Artist: LCD Soundsystem

Date Released: January 21, 2005

Label: DFA/EMI

Produced By: James Murphy


Disc 1

  1. Daft Punk is Playing at My House
  2. Too Much Love
  3. Tribulations
  4. Movement
  5. Never as Tired as When I'm Waking Up
  6. On Repeat
  7. Thrills
  8. Disco Infiltrator
  9. Great Release

Disc 2

  1. Losing My Edge
  2. Beat Connection
  3. Give it Up
  4. Tired
  5. Yeah (Crass version)
  6. Yeah (Pretentious version)
  7. Yr City's a Sucker


James Murphy was still the hipster community's king riding into 2005, its Williamsburg posterboy raised on a steady diet of Speedking and late nights working the sound for Six Finger Satellite. Put on the ropes to produce his first full-length by the very people who had initially knighted him, Murphy finally delivered the album the indie world had been waiting for. What a doozy it was, too: LCD Soundsystem was one of the highlights of the year and a hotly debated product that had critics begging for more singles and fans begging for more everything.

"Daft Punk is Playing at My House" was the second single and first song, but it was also the album's finest example of why people loved dance-punk in the first place, whatever it was: Melodies that were impossible to get out of your head, buzzing synths and break-neck beats, namedropping for good measure, the inevitable cowbell. Many argued it the single of the year, but "Daft Punk" would turn out to be misleading because Murphy's famous penchant for vinyl collection had found its way into his work: "Too Much Love" was emphatically not the same brainless fun listeners had enjoyed on the opening track. With this juxtaposition, Murphy had already made his mark: If you wanted hit neatly wrapped singles every time, you were going to listen to disc two.

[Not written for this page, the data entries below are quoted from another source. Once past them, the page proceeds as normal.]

From an optimization exercise on the open Yosys and OpenROAD flow, aimed at small area, a short achievable clock period and few clock cycles per item; shortcuts taken in it are not production practice. RTL that was checked went through simulation tests only; none was proved equivalent to the original.

==> flow/design.v (excerpt) <==
module gregorian_day_number_convert_top (
    input  logic         clk,
    input  logic         rst_n,
    input  logic         req_valid,
    output logic         req_ready,
    input  logic         req_type,
    input  logic [13:0]  year_in,
    input  logic [3:0]   month_in,
    input  logic [4:0]   day_in,
    input  logic [21:0]  number_in,
    output logic         rsp_valid,
    input  logic         rsp_ready,
    output logic [21:0]  number_out,
    output logic [13:0]  year_out,
    output logic [3:0]   month_out,
    output logic [4:0]   day_out,
    output logic         range_error
);
clock: 9.0 ns
lec_check: 0
cap_margin: 20
core_margin: 2
core_utilization: 60
place_density: 0.75
setup_slack_margin: 4.0
slew_margin: 20
run.sh (not shown) runs the stock make flow with config.mk's settings and CLKGATE_MAP_FILE= SYNTH_SCRIPT=/design/flow/synth_recipe.tcl, a recipe that flattens the netlist after the stock synthesis.
The baseline went through all stages and came out clean.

"Tribulations" was another standout, its natural melody and Murphy's limited range used to great effect as the tense conclusion followed the pattern of other great DFA-produced cuts with a dense build-up and comedown just long enough for you to catch your breath before the band launched into the leadoff single and finest Fall impression on "Movement." Easily the most straightforward rock tune and probably the band's most unhinged moment since "Tired," "Movement" was the sound of LCD Soundsystem barely keeping everything together... Or at least, appearing that way. While drummer Phil Mossman held things steady behind the kit, Murphy did his best "fat guy in a t-shirt doing all the singin'-uh" bit and threw down a guitar solo for good measure. At just over three minutes, it was the most glaringly out-of-place song on the album and though lauded individually, never convinced critics in context.

"Never as Tired as When I'm Waking Up" was the perfect title for the midway point, alternately seen as both a welcome breather and a poor segue coming off "Movement." Either way, its druggy haze helps you ease into another quintessential DFA track in "On Repeat:" The long, percussion-driven build-up and eventual release can be traced back through Le Tigre and Hot Chip remixes, but perhaps its closest relative is the remix of Blues Explosion's "Mars, Arizona." "Thrills" sounds like a pure audio experiment with the safety of cowbell behind it, while "Disco Infiltrator" should've been a single in all its handclap-induced, bass-shaking, glitterball-loving glory.

The other major talking point of this album was "Great Release," the Eno-esque finale clearly influenced by Another Green World and its ilk. The piano-driven ballad was a masterstroke and had critics floored; if any on the jury were still out on the issue of whether Murphy could make great albums in addition to great singles, they were back in by the end of this track and the end of the album.

If the album looked fairly coherent on its own, the accompanying disc collecting the band's singles sans pareil probably hurt it more than helped; with disc two, listeners were able to see what all the fuss was about leading up to this album... But they were also able to see the innate flaws in crafting a full-length that Murphy had used as his approach to LCD Soundsystem.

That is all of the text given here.